▶ Listed entries
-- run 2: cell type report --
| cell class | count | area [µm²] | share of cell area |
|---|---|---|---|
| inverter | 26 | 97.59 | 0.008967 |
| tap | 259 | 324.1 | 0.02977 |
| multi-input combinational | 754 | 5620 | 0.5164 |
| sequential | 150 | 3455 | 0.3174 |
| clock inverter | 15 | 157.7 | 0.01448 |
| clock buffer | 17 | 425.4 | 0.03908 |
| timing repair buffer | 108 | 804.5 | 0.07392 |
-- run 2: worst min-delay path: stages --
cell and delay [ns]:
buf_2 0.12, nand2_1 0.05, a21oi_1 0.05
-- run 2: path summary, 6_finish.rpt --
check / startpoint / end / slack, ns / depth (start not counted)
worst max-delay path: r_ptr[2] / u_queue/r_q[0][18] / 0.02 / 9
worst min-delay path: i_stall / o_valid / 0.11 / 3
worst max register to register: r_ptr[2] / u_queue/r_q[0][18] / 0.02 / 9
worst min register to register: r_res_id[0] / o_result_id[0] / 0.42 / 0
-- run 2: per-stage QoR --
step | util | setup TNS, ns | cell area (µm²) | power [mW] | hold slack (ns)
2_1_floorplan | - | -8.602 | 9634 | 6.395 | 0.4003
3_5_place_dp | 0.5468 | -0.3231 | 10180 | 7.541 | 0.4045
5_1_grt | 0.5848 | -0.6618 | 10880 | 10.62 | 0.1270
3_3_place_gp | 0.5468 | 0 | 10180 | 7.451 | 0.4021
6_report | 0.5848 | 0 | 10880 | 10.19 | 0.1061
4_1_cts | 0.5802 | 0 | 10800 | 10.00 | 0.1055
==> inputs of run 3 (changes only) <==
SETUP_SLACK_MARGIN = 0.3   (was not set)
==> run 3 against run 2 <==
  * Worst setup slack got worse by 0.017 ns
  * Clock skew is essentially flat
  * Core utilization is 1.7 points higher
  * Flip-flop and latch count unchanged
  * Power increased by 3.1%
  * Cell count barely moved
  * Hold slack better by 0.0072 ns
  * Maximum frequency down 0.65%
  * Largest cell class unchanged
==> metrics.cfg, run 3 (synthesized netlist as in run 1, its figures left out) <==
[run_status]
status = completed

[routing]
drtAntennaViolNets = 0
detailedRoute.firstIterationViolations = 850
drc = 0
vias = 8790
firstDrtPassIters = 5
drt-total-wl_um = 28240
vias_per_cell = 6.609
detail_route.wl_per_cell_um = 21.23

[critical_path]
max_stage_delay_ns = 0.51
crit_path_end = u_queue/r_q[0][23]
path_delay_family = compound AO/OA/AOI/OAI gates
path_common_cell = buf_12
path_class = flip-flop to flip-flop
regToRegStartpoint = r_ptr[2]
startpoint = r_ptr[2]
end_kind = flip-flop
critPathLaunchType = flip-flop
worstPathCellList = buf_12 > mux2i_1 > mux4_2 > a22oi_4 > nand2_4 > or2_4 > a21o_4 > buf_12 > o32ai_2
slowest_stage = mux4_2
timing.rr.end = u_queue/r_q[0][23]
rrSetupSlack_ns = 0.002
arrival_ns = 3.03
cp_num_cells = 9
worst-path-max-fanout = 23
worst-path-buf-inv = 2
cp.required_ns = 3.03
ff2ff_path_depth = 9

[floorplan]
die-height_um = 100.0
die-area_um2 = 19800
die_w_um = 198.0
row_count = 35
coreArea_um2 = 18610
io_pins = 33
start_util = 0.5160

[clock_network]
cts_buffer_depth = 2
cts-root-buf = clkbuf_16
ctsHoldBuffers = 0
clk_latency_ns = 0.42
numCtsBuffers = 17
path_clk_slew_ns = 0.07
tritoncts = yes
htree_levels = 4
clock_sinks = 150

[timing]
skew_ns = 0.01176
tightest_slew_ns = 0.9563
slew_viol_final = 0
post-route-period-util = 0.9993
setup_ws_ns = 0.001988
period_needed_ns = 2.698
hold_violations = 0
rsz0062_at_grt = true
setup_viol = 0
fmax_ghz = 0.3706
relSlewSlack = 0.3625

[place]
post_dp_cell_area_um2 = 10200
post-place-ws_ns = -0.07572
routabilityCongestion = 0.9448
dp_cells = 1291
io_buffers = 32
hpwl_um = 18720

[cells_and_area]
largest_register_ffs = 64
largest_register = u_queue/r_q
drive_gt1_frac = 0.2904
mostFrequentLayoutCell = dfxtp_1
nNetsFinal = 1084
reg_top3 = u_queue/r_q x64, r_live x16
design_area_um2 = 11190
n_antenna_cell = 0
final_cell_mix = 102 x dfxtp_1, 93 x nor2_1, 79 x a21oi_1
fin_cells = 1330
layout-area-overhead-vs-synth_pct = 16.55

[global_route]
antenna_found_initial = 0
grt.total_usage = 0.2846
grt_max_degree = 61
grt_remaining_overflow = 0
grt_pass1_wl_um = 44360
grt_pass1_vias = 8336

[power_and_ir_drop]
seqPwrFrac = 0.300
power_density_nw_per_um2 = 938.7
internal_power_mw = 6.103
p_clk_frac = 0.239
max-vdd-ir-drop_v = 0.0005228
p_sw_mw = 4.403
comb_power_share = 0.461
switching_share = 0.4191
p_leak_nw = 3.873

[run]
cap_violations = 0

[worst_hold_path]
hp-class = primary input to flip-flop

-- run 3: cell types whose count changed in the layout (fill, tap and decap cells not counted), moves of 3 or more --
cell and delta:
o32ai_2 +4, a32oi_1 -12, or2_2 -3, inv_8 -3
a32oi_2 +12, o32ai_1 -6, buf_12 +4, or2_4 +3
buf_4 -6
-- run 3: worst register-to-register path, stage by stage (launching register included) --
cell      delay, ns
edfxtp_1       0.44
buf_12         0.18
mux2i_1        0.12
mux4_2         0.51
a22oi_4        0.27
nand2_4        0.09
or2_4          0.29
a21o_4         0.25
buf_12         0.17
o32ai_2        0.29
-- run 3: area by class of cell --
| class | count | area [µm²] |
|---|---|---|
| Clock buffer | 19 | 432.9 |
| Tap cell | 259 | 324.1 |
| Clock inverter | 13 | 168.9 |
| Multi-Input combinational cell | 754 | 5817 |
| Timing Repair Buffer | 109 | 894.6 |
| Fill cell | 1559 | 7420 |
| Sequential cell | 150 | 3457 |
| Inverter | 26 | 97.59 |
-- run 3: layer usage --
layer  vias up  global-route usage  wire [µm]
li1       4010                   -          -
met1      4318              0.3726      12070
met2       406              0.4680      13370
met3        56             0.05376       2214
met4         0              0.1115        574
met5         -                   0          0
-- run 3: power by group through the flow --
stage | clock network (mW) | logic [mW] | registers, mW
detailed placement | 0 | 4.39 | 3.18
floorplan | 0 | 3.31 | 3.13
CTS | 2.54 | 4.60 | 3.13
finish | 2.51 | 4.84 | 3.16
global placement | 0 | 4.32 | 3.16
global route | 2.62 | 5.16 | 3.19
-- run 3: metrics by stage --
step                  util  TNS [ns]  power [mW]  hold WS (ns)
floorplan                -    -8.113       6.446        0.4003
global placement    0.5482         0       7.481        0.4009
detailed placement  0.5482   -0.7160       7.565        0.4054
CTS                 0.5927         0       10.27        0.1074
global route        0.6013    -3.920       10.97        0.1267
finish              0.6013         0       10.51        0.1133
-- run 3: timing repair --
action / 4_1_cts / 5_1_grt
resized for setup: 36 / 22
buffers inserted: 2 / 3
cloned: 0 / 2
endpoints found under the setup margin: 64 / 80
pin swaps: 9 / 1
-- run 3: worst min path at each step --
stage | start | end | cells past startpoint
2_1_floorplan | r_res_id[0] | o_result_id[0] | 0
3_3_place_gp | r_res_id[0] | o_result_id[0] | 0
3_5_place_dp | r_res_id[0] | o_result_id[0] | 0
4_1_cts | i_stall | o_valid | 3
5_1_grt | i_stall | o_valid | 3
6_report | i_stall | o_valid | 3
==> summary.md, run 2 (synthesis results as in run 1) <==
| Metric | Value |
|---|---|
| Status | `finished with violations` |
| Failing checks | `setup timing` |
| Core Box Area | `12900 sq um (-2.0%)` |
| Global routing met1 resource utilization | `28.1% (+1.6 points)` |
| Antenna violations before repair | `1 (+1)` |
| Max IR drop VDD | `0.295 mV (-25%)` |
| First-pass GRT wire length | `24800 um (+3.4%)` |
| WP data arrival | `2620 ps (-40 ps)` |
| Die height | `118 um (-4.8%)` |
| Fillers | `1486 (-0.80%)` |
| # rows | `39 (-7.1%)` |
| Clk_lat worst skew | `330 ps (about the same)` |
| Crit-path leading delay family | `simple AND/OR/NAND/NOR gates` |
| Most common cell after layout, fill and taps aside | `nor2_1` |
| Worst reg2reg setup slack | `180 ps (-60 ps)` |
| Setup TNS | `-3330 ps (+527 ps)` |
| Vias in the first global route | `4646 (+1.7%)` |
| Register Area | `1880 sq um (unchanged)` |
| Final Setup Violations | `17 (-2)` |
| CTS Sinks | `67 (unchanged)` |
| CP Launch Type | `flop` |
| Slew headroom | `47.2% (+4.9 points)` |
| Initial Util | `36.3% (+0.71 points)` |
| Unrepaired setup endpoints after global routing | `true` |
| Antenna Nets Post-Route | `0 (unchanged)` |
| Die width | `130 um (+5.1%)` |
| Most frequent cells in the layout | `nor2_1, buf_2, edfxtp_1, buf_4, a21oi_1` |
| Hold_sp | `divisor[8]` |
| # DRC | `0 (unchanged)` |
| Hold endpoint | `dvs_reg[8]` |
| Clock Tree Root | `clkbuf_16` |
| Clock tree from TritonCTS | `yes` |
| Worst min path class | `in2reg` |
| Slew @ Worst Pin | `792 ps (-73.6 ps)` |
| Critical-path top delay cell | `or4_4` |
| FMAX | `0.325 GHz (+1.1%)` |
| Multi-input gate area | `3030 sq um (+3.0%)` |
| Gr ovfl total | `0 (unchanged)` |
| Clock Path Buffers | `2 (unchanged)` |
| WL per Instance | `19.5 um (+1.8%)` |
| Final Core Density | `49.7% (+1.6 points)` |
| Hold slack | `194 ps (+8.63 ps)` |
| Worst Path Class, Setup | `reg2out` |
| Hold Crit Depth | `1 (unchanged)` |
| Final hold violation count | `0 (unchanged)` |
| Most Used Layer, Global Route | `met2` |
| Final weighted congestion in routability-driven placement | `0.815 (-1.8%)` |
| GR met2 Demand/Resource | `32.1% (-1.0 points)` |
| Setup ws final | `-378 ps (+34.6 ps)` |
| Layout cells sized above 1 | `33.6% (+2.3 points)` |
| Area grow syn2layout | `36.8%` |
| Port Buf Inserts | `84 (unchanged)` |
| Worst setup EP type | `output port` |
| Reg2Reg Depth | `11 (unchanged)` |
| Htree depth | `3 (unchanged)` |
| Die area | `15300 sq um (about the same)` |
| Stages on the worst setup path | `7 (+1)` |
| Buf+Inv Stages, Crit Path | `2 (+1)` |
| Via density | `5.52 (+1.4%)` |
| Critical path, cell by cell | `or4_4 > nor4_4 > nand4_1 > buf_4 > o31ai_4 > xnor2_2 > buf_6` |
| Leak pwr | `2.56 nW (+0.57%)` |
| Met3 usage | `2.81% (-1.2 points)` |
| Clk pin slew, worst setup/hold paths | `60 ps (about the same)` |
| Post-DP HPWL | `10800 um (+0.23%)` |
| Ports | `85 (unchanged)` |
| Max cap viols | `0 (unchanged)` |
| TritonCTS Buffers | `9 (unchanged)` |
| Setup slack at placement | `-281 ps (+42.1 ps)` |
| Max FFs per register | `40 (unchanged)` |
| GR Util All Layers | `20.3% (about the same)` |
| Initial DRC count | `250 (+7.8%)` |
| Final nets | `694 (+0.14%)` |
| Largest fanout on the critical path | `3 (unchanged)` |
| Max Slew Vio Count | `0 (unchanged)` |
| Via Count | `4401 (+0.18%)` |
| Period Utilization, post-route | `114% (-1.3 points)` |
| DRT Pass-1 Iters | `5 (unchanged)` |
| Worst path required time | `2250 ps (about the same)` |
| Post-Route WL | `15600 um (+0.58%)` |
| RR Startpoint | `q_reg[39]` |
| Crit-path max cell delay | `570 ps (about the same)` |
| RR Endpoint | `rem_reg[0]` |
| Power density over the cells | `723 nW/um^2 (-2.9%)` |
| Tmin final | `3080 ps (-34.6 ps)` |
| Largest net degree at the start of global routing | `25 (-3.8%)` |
**src/rtl/core/pce_pkg.sv**
```systemverilog
// Shared types and constants for the pixel color enhancement pipeline.
package pce_pkg;

    // Color channels, index 0 blue, 1 green, 2 red.
    localparam int NUM_CHAN = 3;

    typedef logic [NUM_CHAN-1:0][7:0] chan_arr_t;

    typedef struct packed {
        logic [7:0] alpha;
        chan_arr_t  color;
    } pix_t;

    // Configuration register indexes (paddr[3:2]).
    localparam logic [1:0] REG_BRIGHTNESS = 2'd0;
    localparam logic [1:0] REG_CONTRAST   = 2'd1;
    localparam logic [1:0] REG_SATURATION = 2'd2;

    localparam logic signed [8:0] BRIGHTNESS_RESET = 9'sd0;
    localparam logic [14:0]       CONTRAST_RESET   = 15'd4096;
    localparam logic [13:0]       SATURATION_RESET = 14'd4096;

    // 127.5 * 2^13, the mid grey term of the contrast stage.
    localparam logic signed [25:0] CONTRAST_BIAS = 26'sd1044480;

    // Rec.601 luma weights in Q0.16, sum is 65536.
    localparam logic [23:0] LUMA_R = 24'd19595;
    localparam logic [23:0] LUMA_G = 24'd38470;
    localparam logic [23:0] LUMA_B = 24'd7471;

endpackage

```
**src/rtl/core/pce_bright_contrast.sv**
```systemverilog
// Brightness offset and contrast gain stages (three register stages).
module pce_bright_contrast (
    input  logic                  aclk,
    input  logic                  aresetn,
    input  logic                  en,
    input  logic                  in_valid,
    input  pce_pkg::pix_t         in_pix,
    input  logic signed [8:0]     offset,
    input  logic [14:0]           gain,
    output logic                  out_valid,
    output pce_pkg::pix_t         out_pix
);
    import pce_pkg::*;

    logic v1_reg, v2_reg, v3_reg;
    pix_t bright_reg;
    pix_t bright_next;
    logic signed [NUM_CHAN-1:0][25:0] cnum_reg;
    logic signed [NUM_CHAN-1:0][25:0] cnum_next;
    logic [7:0] alpha2_reg;
    pix_t cont_reg;
    pix_t cont_next;

    // stage 1: add offset, clamp
    always_comb begin
        logic signed [9:0] sum;
        bright_next.alpha = in_pix.alpha;
        for (int i = 0; i < NUM_CHAN; i++) begin
            sum = $signed({2'b00, in_pix.color[i]}) + $signed({offset[8], offset});
            if (sum < 0) begin
                bright_next.color[i] = 8'd0;
            end else if (sum > 10'sd255) begin
                bright_next.color[i] = 8'd255;
            end else begin
                bright_next.color[i] = sum[7:0];
            end
        end
    end

    // stage 2: (2c - 255) * G + 255 * 4096
    always_comb begin
        logic signed [9:0] span;
        for (int i = 0; i < NUM_CHAN; i++) begin
            span = $signed({1'b0, bright_reg.color[i], 1'b0}) - 10'sd255;
            cnum_next[i] = span * $signed({1'b0, gain}) + CONTRAST_BIAS;
        end
    end

    // stage 3: divide by 2^13 toward zero, clamp
    always_comb begin
        logic [12:0] quot;
        cont_next.alpha = alpha2_reg;
        for (int i = 0; i < NUM_CHAN; i++) begin
            quot = cnum_reg[i][25:13];
            if ($signed(cnum_reg[i]) <= 0) begin
                cont_next.color[i] = 8'd0;
            end else if (quot > 13'd255) begin
                cont_next.color[i] = 8'd255;
            end else begin
                cont_next.color[i] = quot[7:0];
            end
        end
    end

    always_ff @(posedge aclk) begin
        if (!aresetn) begin
            v1_reg <= 1'b0;
            v2_reg <= 1'b0;
            v3_reg <= 1'b0;
        end else if (en) begin
            v1_reg <= in_valid;
            v2_reg <= v1_reg;
            v3_reg <= v2_reg;
        end
    end

    always_ff @(posedge aclk) begin
        if (en) begin
            bright_reg <= bright_next;
            cnum_reg   <= cnum_next;
            alpha2_reg <= bright_reg.alpha;
            cont_reg   <= cont_next;
        end
    end

    assign out_valid = v3_reg;
    assign out_pix   = cont_reg;

endmodule

```
**src/rtl/core/pce_saturation.sv**
```systemverilog
// Luma and saturation stages (three register stages, last one is the output).
module pce_saturation (
    input  logic          aclk,
    input  logic          aresetn,
    input  logic          en,
    input  logic          in_valid,
    input  pce_pkg::pix_t in_pix,
    input  logic [13:0]   gain,
    output logic          out_valid,
    output pce_pkg::pix_t out_pix
);
    import pce_pkg::*;

    logic v4_reg, v5_reg, v6_reg;
    logic [23:0] luma_reg;
    logic [23:0] luma_next;
    pix_t chan4_reg;
    logic signed [NUM_CHAN-1:0][41:0] snum_reg;
    logic signed [NUM_CHAN-1:0][41:0] snum_next;
    logic [7:0] alpha5_reg;
    pix_t sat_reg;
    pix_t sat_next;

    // stage 4: luma in Q16
    assign luma_next = LUMA_R * {16'd0, in_pix.color[2]}
                     + LUMA_G * {16'd0, in_pix.color[1]}
                     + LUMA_B * {16'd0, in_pix.color[0]};

    // stage 5: Y * 4096 + (c * 65536 - Y) * S
    always_comb begin
        logic signed [25:0] diff;
        for (int i = 0; i < NUM_CHAN; i++) begin
            diff = $signed({2'b00, chan4_reg.color[i], 16'd0}) - $signed({2'b00, luma_reg});
            snum_next[i] = diff * $signed({2'b00, gain})
                         + $signed({6'd0, luma_reg, 12'd0});
        end
    end

    // stage 6: divide by 2^28 toward zero, clamp
    always_comb begin
        logic [13:0] quot;
        sat_next.alpha = alpha5_reg;
        for (int i = 0; i < NUM_CHAN; i++) begin
            quot = snum_reg[i][41:28];
            if ($signed(snum_reg[i]) <= 0) begin
                sat_next.color[i] = 8'd0;
            end else if (quot > 14'd255) begin
                sat_next.color[i] = 8'd255;
            end else begin
                sat_next.color[i] = quot[7:0];
            end
        end
    end

    always_ff @(posedge aclk) begin
        if (!aresetn) begin
            v4_reg <= 1'b0;
            v5_reg <= 1'b0;
            v6_reg <= 1'b0;
        end else if (en) begin
            v4_reg <= in_valid;
            v5_reg <= v4_reg;
            v6_reg <= v5_reg;
        end
    end

    always_ff @(posedge aclk) begin
        if (en) begin
            luma_reg   <= luma_next;
            chan4_reg  <= in_pix;
            snum_reg   <= snum_next;
            alpha5_reg <= chan4_reg.alpha;
            sat_reg    <= sat_next;
        end
    end

    assign out_valid = v6_reg;
    assign out_pix   = sat_reg;

endmodule

```
**src/rtl/core/pixel_color_enhance.sv**
```systemverilog
// Top level: pixel brightness / contrast / saturation adjust with APB config.
// Six register stages lie between request acceptance and m_tvalid.
// Throughput: one pixel per clock; the whole pipeline advances together and
// halts only while the output register holds a request m_tready has not taken.
// Reset (aresetn low, synchronous): all stage valid bits clear, registers
// return to offset 0, contrast gain 4096, saturation gain 4096.
module pixel_color_enhance (
    input  logic        aclk,
    input  logic        aresetn,
    // input pixels
    input  logic        s_tvalid,
    output logic        s_tready,
    input  logic [31:0] s_tdata,   // blue_in[7:0], green_in[15:8], red_in[23:16], alpha_in[31:24]
    // adjusted pixels
    output logic        m_tvalid,
    input  logic        m_tready,
    output logic [31:0] m_tdata,   // blue_out[7:0], green_out[15:8], red_out[23:16], alpha_out[31:24]
    // configuration
    input  logic        psel,
    input  logic        penable,
    input  logic        pwrite,
    input  logic [3:0]  paddr,
    input  logic [31:0] pwdata,
    output logic [31:0] prdata,
    output logic        pready
);
    import pce_pkg::*;

    logic signed [8:0] brightness_reg;
    logic [14:0]       contrast_reg;
    logic [13:0]       saturation_reg;

    logic       cfg_wr;
    logic [1:0] cfg_idx;

    logic pipe_en;
    logic mid_valid;
    pix_t in_pix;
    pix_t mid_pix;
    pix_t out_pix;

    // ---------------- configuration port ----------------
    assign pready  = 1'b1;
    assign cfg_wr  = psel & penable & pwrite & pready;
    assign cfg_idx = paddr[3:2];

    always_ff @(posedge aclk) begin
        if (!aresetn) begin
            brightness_reg <= BRIGHTNESS_RESET;
            contrast_reg   <= CONTRAST_RESET;
            saturation_reg <= SATURATION_RESET;
        end else if (cfg_wr) begin
            case (cfg_idx)
                REG_BRIGHTNESS: brightness_reg <= $signed(pwdata[8:0]);
                REG_CONTRAST:   contrast_reg   <= pwdata[14:0];
                REG_SATURATION: saturation_reg <= pwdata[13:0];
                default: ;  // unmapped address, write dropped
            endcase
        end
    end

    always_comb begin
        case (cfg_idx)
            REG_BRIGHTNESS: prdata = {{23{brightness_reg[8]}}, brightness_reg};
            REG_CONTRAST:   prdata = {17'd0, contrast_reg};
            REG_SATURATION: prdata = {18'd0, saturation_reg};
            default:        prdata = 32'd0;
        endcase
    end

    // ---------------- pipeline control ----------------
    // Single enable for all stages: move whenever the output slot is free or
    // being drained this cycle. Bubbles ride along as cleared valid bits.
    assign pipe_en  = ~m_tvalid | m_tready;
    assign s_tready = pipe_en;

    assign in_pix.color[0] = s_tdata[7:0];
    assign in_pix.color[1] = s_tdata[15:8];
    assign in_pix.color[2] = s_tdata[23:16];
    assign in_pix.alpha    = s_tdata[31:24];

    // stages 1..3: brightness, contrast
    pce_bright_contrast u_bc (
        .aclk      (aclk),
        .aresetn   (aresetn),
        .en        (pipe_en),
        .in_valid  (s_tvalid),
        .in_pix    (in_pix),
        .offset    (brightness_reg),
        .gain      (contrast_reg),
        .out_valid (mid_valid),
        .out_pix   (mid_pix)
    );

    // stages 4..6: luma, saturation, output register
    pce_saturation u_sat (
        .aclk      (aclk),
        .aresetn   (aresetn),
        .en        (pipe_en),
        .in_valid  (mid_valid),
        .in_pix    (mid_pix),
        .gain      (saturation_reg),
        .out_valid (m_tvalid),
        .out_pix   (out_pix)
    );

    assign m_tdata = {out_pix.alpha, out_pix.color[2], out_pix.color[1], out_pix.color[0]};

endmodule

```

▶ What is needed
Which lines in the records above contain the word "about"? Return each of them.

▶ Task output
| Clk_lat worst skew | `330 ps (about the same)` |
| Die area | `15300 sq um (about the same)` |
| Clk pin slew, worst setup/hold paths | `60 ps (about the same)` |
| GR Util All Layers | `20.3% (about the same)` |
| Worst path required time | `2250 ps (about the same)` |
| Crit-path max cell delay | `570 ps (about the same)` |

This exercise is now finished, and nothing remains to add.